I might not be a dralasite, vrusk or yazirian but I do play one in Star Frontiers!

Malcadon's picture
Malcadon
August 28, 2012 - 8:14pm
I agree with Jedion. Metamorphosis Alpha is basically Gamma World... IN SPACE! (You dont need the KH ship rules, as adventures take place inside the ship, as the game was deliberately designed to be D&D... IN SPACE!) You have a microcosm set is a large ship, with ignorant folk unaware the true nature of their own would, and lots of mutants—or "Muties"—after a disaster with the power-plant. The neat part of this, is that the players—like the characters—don't even need to know they are on a big ship. The revelation would blow their minds!

It 1st ed MA, the danger was that the ship is heading into a burning star, and the players need to build-up their technical understanding to set the right course—much like the show The Star Lost. In 2nd ed, an asteroid occupied with creepy little aliens hits the ship, so the players have to fight them off, or the little buggers will takeover. On the other hand, Orphans of the Sky (by Robert A. Heinlein) had a conflict between the crew and the muties. So yeah, there are a lot of possibilities with plot and adventure, and even if it seems like every inch of the ship was explored, whole new decks can unveil themselves!

OnceFarOff's picture
OnceFarOff
September 25, 2012 - 9:43pm
Malcadon wrote:
I agree with Jedion. Metamorphosis Alpha is basically Gamma World... IN SPACE! (You dont need the KH ship rules, as adventures take place inside the ship, as the game was deliberately designed to be D&D... IN SPACE!) You have a microcosm set is a large ship, with ignorant folk unaware the true nature of their own would, and lots of mutants—or "Muties"—after a disaster with the power-plant. The neat part of this, is that the players—like the characters—don't even need to know they are on a big ship. The revelation would blow their minds!

It 1st ed MA, the danger was that the ship is heading into a burning star, and the players need to build-up their technical understanding to set the right course—much like the show The Star Lost.
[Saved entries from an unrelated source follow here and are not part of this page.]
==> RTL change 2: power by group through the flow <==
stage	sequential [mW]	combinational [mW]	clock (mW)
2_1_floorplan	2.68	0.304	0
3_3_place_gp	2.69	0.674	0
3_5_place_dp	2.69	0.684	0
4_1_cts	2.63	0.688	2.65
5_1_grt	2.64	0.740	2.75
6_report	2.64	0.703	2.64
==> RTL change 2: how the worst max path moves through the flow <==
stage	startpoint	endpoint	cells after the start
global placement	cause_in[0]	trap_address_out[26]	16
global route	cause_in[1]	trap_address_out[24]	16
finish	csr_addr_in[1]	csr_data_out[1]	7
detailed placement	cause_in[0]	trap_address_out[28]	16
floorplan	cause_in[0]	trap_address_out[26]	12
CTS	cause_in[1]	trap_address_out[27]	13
[src/rtl/clk_meter.sv]
`default_nettype none
// ============================================================================
// Module   : clk_meter
// Brief    : Measures one clk_in period in clk cycles and decodes the divider.
// Revision : 1.0 - initial release
// ============================================================================
module clk_meter #(
    parameter int TIMEOUT = 1023
) (
    input  logic       clk,
    input  logic       rst,
    input  logic       clk_in,
    input  logic       start,
    output logic       busy,
    output logic       valid,
    output logic [9:0] period,
    output logic [2:0] prog_det,
    output logic       err
);

    localparam int            CW        = $clog2(TIMEOUT + 1);
    localparam logic [CW-1:0] C_TIMEOUT = CW'(TIMEOUT);

    typedef enum logic [1:0] {
        S_IDLE  = 2'd0,
        S_ARM   = 2'd1,
        S_COUNT = 2'd2,
        S_DONE  = 2'd3
    } state_t;

    state_t        state_q, state_d;
    logic [CW-1:0] cnt_q, cnt_d;
    logic [9:0]    period_q, period_d;
    logic [2:0]    prog_q, prog_d;
    logic          err_q, err_d;
    logic          busy_q, busy_d;
    logic          valid_q, valid_d;
    logic          sync1_q, sync2_q, hist_q;
    logic          w_rise;
    logic          w_dec_ok;
    logic [2:0]    w_dec_k;

    assign w_rise = sync2_q & ~hist_q;

    // Legal periods are exactly 2^(k+1), k = 0..7
    always_comb begin
        w_dec_ok = 1'b0;
        w_dec_k  = 3'd0;
        for (int k = 0; k < 8; k++) begin
            if (32'(cnt_q) == (32'd2 << k)) begin
                w_dec_ok = 1'b1;
                w_dec_k  = 3'(k);
            end
        end
    end

    always_comb begin
        state_d  = state_q;
        cnt_d    = cnt_q;
        period_d = period_q;
        prog_d   = prog_q;
        err_d    = err_q;
        case (state_q)
            S_IDLE: begin
                if (start) begin
                    state_d = S_ARM;
                    cnt_d   = '0;
                end
            end
            S_ARM: begin
                if (w_rise) begin
                    state_d = S_COUNT;
                    cnt_d   = CW'(1);
                end else if (cnt_q == C_TIMEOUT) begin
                    state_d  = S_DONE;
                    period_d = 10'(TIMEOUT);
                    prog_d   = 3'd0;
                    err_d    = 1'b1;
                end else begin
                    cnt_d = cnt_q + CW'(1);
                end
            end
            S_COUNT: begin
                // cnt_q already equals the cycles elapsed since the first rise
                if (w_rise) begin
                    state_d  = S_DONE;
                    period_d = 10'(cnt_q);
                    prog_d   = w_dec_ok ? w_dec_k : 3'd0;
                    err_d    = ~w_dec_ok;
                end else if (cnt_q == C_TIMEOUT) begin
                    state_d  = S_DONE;
                    period_d = 10'(TIMEOUT);
                    prog_d   = 3'd0;
                    err_d    = 1'b1;
                end else begin
                    cnt_d = cnt_q + CW'(1);
                end
            end
            S_DONE: begin
                state_d = S_IDLE;
            end
            default: begin
                state_d = S_IDLE;
            end
        endcase
        busy_d  = (state_d != S_IDLE);
        valid_d = (state_d == S_DONE);
    end

    always_ff @(posedge clk or negedge rst) begin
        if (!rst) begin
            state_q  <= S_IDLE;
            cnt_q    <= '0;
            period_q <= '0;
            prog_q   <= '0;
            err_q    <= 1'b0;
            busy_q   <= 1'b0;
            valid_q  <= 1'b0;
            sync1_q  <= 1'b0;
            sync2_q  <= 1'b0;
            hist_q   <= 1'b0;
        end else begin
            state_q  <= state_d;
            cnt_q    <= cnt_d;
            period_q <= period_d;
            prog_q   <= prog_d;
            err_q    <= err_d;
            busy_q   <= busy_d;
            valid_q  <= valid_d;
            sync1_q  <= clk_in;
            sync2_q  <= sync1_q;
            hist_q   <= sync2_q;
        end
    end

    assign busy     = busy_q;
    assign valid    = valid_q;
    assign period   = period_q;
    assign prog_det = prog_q;
    assign err      = err_q;

endmodule
`default_nettype wire
===== src/rtl/prio_find_first.sv =====
// Combinational search for the first set request bit at or above start,
// wrapping from N-1 back to 0. Fixed priority uses start = 0.
module prio_find_first
  import prio_pkg::*;
#(
  parameter  int N = 8,
  localparam int W = idx_width(N)
) (
  input  logic [N-1:0] req,
  input  logic [W-1:0] start,
  output logic [W-1:0] idx,
  output logic         found
);

  always_comb begin
    idx   = '0;
    found = 1'b0;
    for (int k = 0; k < N; k++) begin
      if (!found && req[(int'(start) + k) % N]) begin
        found = 1'b1;
        idx   = W'((int'(start) + k) % N);
      end
    end
  end

endmodule


===== src/rtl/prio_encoder_rr.sv =====
// Priority encoder with selectable fixed / round-robin arbitration behind a
// single-stage valid/ready output register.
module prio_encoder_rr
  import prio_pkg::*;
#(
  parameter  int N = 8,
  localparam int W = idx_width(N)
) (
  input  logic         clk,
  input  logic         rst_n,
  input  logic         in_valid,
  output logic         in_ready,
  input  logic [N-1:0] in_req,
  input  logic         mode,
  output logic         out_valid,
  input  logic         out_ready,
  output logic [W-1:0] out_idx,
  output logic         out_none,
  output logic         out_multi
);

  logic [W-1:0] ptr;
  logic [W-1:0] start;
  logic [W-1:0] win_idx;
  logic         win_found;
  logic         multi;
  logic         rr;
  logic         accept;
  logic         armed;

  // armed stays low through the first edge after reset release so that edge
  // can never take an accept.
  assign in_ready = armed && (!out_valid || out_ready);
  assign accept   = in_valid && in_ready;
  assign rr       = (mode_e'(mode) == MODE_RR);
  assign start    = rr ? ptr : '0;
  assign multi    = ((in_req & (in_req - N'(1))) != '0);

  prio_find_first #(.N(N)) u_find (
    .req   (in_req),
    .start (start),
    .idx   (win_idx),
    .found (win_found)
  );

  always_ff @(posedge clk or negedge rst_n) begin
    if (!rst_n) begin
      armed     <= 1'b0;
      ptr       <= '0;
      out_valid <= 1'b0;
      out_idx   <= '0;
      out_none  <= 1'b0;
      out_multi <= 1'b0;
    end else begin
      armed <= 1'b1;
      if (accept) begin
        out_valid <= 1'b1;
        out_idx   <= win_idx;
        out_none  <= !win_found;
        out_multi <= multi;
        if (rr && win_found) begin
          ptr <= (win_idx == W'(N - 1)) ? '0 : win_idx + W'(1);
        end
      end else if (out_ready) begin
        out_valid <= 1'b0;
      end
    end
  end

endmodule
==> src/rtl/dcsk_tx_sequencer_pkg.sv <==
// ----------------------------------------------------------------------------
// dcsk_tx_sequencer_pkg
//   Shared types for the DCSK transmit sequencer:
//   - sf_code_t        : 2-bit spreading-factor code (SF2/SF4/SF8/SF16)
//   - dcsk_seq_state_t : sequencer FSM states
//   - sf_chips()       : maps a spreading-factor code to its chip count per half-bit
// ----------------------------------------------------------------------------
package dcsk_tx_sequencer_pkg;

   typedef enum logic [1:0] {
      SF2  = 2'd0,
      SF4  = 2'd1,
      SF8  = 2'd2,
      SF16 = 2'd3
   } sf_code_t;

   typedef enum logic [1:0] {
      IDLE  = 2'd0,
      REF   = 2'd1,
      DATA  = 2'd2,
      DRAIN = 2'd3
   } dcsk_seq_state_t;

   // Reference chips per bit: 2, 4, 8 or 16.
   function automatic int unsigned sf_chips(input logic [1:0] sf);
      return 32'd2 << sf;
   endfunction

endpackage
In 2nd ed, an asteroid occupied with creepy little aliens hits the ship, so the players have to fight them off, or the little buggers will takeover. On the other hand, Orphans of the Sky (by Robert A. Heinlein) had a conflict between the crew and the muties. So yeah, there are a lot of possibilities with plot and adventure, and even if it seems like every inch of the ship was explored, whole new decks can unveil themselves!
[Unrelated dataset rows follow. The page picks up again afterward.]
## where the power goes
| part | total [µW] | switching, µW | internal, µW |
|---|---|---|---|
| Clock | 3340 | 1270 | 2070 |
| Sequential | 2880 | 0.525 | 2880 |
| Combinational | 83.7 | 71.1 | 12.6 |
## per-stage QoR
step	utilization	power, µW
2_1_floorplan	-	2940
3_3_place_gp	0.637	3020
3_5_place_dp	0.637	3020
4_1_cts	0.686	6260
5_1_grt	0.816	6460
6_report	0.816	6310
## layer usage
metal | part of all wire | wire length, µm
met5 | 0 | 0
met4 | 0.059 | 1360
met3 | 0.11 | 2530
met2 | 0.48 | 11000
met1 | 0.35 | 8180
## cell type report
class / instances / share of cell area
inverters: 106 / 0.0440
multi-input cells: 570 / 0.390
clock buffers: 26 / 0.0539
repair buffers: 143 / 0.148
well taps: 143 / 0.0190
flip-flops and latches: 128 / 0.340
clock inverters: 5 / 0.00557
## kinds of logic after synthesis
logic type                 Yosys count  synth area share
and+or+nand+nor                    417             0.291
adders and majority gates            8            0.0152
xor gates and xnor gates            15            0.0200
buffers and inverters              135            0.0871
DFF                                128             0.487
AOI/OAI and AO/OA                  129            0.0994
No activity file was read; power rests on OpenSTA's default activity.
`config.mk`:
```
export PLATFORM = sky130hd
export DESIGN_NAME = rx_bit_timer
export DESIGN_NICKNAME = d
export VERILOG_FILES = /design/src/rtl/rx_bit_timer.sv
export SDC_FILE = /design/constraint.sdc
export NUM_CORES = 1
export LEC_CHECK = 0
export ABC_AREA = 1
export CORE_ASPECT_RATIO = 1.1
export CORE_MARGIN = 2
export CORE_UTILIZATION = 45
export CTS_CLUSTER_DIAMETER = 50
export DETAILED_ROUTE_END_ITERATION = 10
export DONT_BUFFER_PORTS = 1
export GPL_ROUTABILITY_DRIVEN = 0
export PLACE_DENSITY = 0.65
export SETUP_SLACK_MARGIN = 0.2
export SLEW_MARGIN = 0
export SYNTH_ARGS = -nofsm -noshare
export SYNTH_HDL_FRONTEND = slang
export SYNTH_SLANG_ARGS = --single-unit
export TNS_END_PERCENT = 10
```
`constraint.sdc`:
```
create_clock -name clk -period 4.05 [get_ports clk]
set_clock_uncertainty 0.15 [all_clocks]
set_input_delay 1.215 -clock clk [delete_from_list [all_inputs] [get_ports clk]]
set_output_delay 1.215 -clock clk [all_outputs]
set_load 0.01 [all_outputs]
```
$ cat config.mk
export PLATFORM = sky130hd
export DESIGN_NAME = pgr_apb_reg_slave_32bit
export DESIGN_NICKNAME = d
export VERILOG_FILES = /design/src/rtl/pgr_apb_reg_slave_32bit.sv
export SDC_FILE = /design/constraint.sdc
export NUM_CORES = 1
export LEC_CHECK = 0
export CAP_MARGIN = 10
export CELL_PAD_IN_SITES_DETAIL_PLACEMENT = 0
export CELL_PAD_IN_SITES_GLOBAL_PLACEMENT = 1
export CORE_ASPECT_RATIO = 0.5
export CORE_MARGIN = 2
export CORE_UTILIZATION = 30
export DETAILED_ROUTE_END_ITERATION = 12
export PLACE_DENSITY = 0.74
export REMOVE_ABC_BUFFERS = 1
export SLEW_MARGIN = 20
export SYNTH_ARGS = -nofsm -noshare
export SYNTH_HDL_FRONTEND = slang
export SYNTH_SLANG_ARGS = --single-unit
$ cat constraint.sdc
create_clock -name clk -period 2 [get_ports clk]
set_input_delay 0.4 -clock clk [delete_from_list [all_inputs] [get_ports clk]]
set_output_delay 0.4 -clock clk [all_outputs]
set_load 0.02 [all_outputs]
### config.mk
export PLATFORM = sky130hd
export DESIGN_NAME = bit_counter_param
export DESIGN_NICKNAME = d
export VERILOG_FILES = /design/src/rtl/bit_counter_param.sv
export SDC_FILE = /design/constraint.sdc
export NUM_CORES = 1
export LEC_CHECK = 0
export ABC_AREA = 1
export CAP_MARGIN = 20
export CORE_MARGIN = 3
export CORE_UTILIZATION = 52
export DETAILED_ROUTE_END_ITERATION = 12
export HOLD_SLACK_MARGIN = 0.03
export PLACE_DENSITY = 0.76
export SYNTH_ARGS = -nofsm -noshare
export SYNTH_HDL_FRONTEND = slang
export SYNTH_SLANG_ARGS = --single-unit
### constraint.sdc
create_clock -name clk -period 1.58 [get_ports clk]
set_input_delay 0.237 -clock clk [delete_from_list [all_inputs] [get_ports clk]]
set_output_delay 0.237 -clock clk [all_outputs]
set_load 0.005 [all_outputs]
Holy smokes. I've been reading up on Metamorphosis Alpha here and they turned me on to a great movie called Pandorum. Full of all kinds of space-mutant-sci fi-horror goodness. And it gives me some great ideas on how to incorporate an MA campaign into the frontier setting... Thanks for all the advice. And watch Pandorum if you haven't already. The ending is a little weak, but the movie is really interesting...  

spiralcat's picture
spiralcat
September 26, 2012 - 5:25am
OnceFarOff wrote:
The ending is a little weak, but the movie is really interesting...  


From Wikipedia

The producers gave the script to director Christian Alvart who was struck by the similarities to his own screenplay titled No Where. His dramatic story was about four astronauts aboard a settlers' ship who suffer from amnesia. Alvart decided that they should weld the two screenplays together, and the producers and Milloy agreed.

It sounds like if they had stuck with the original script we wouldn't have had the weird, weak, ending.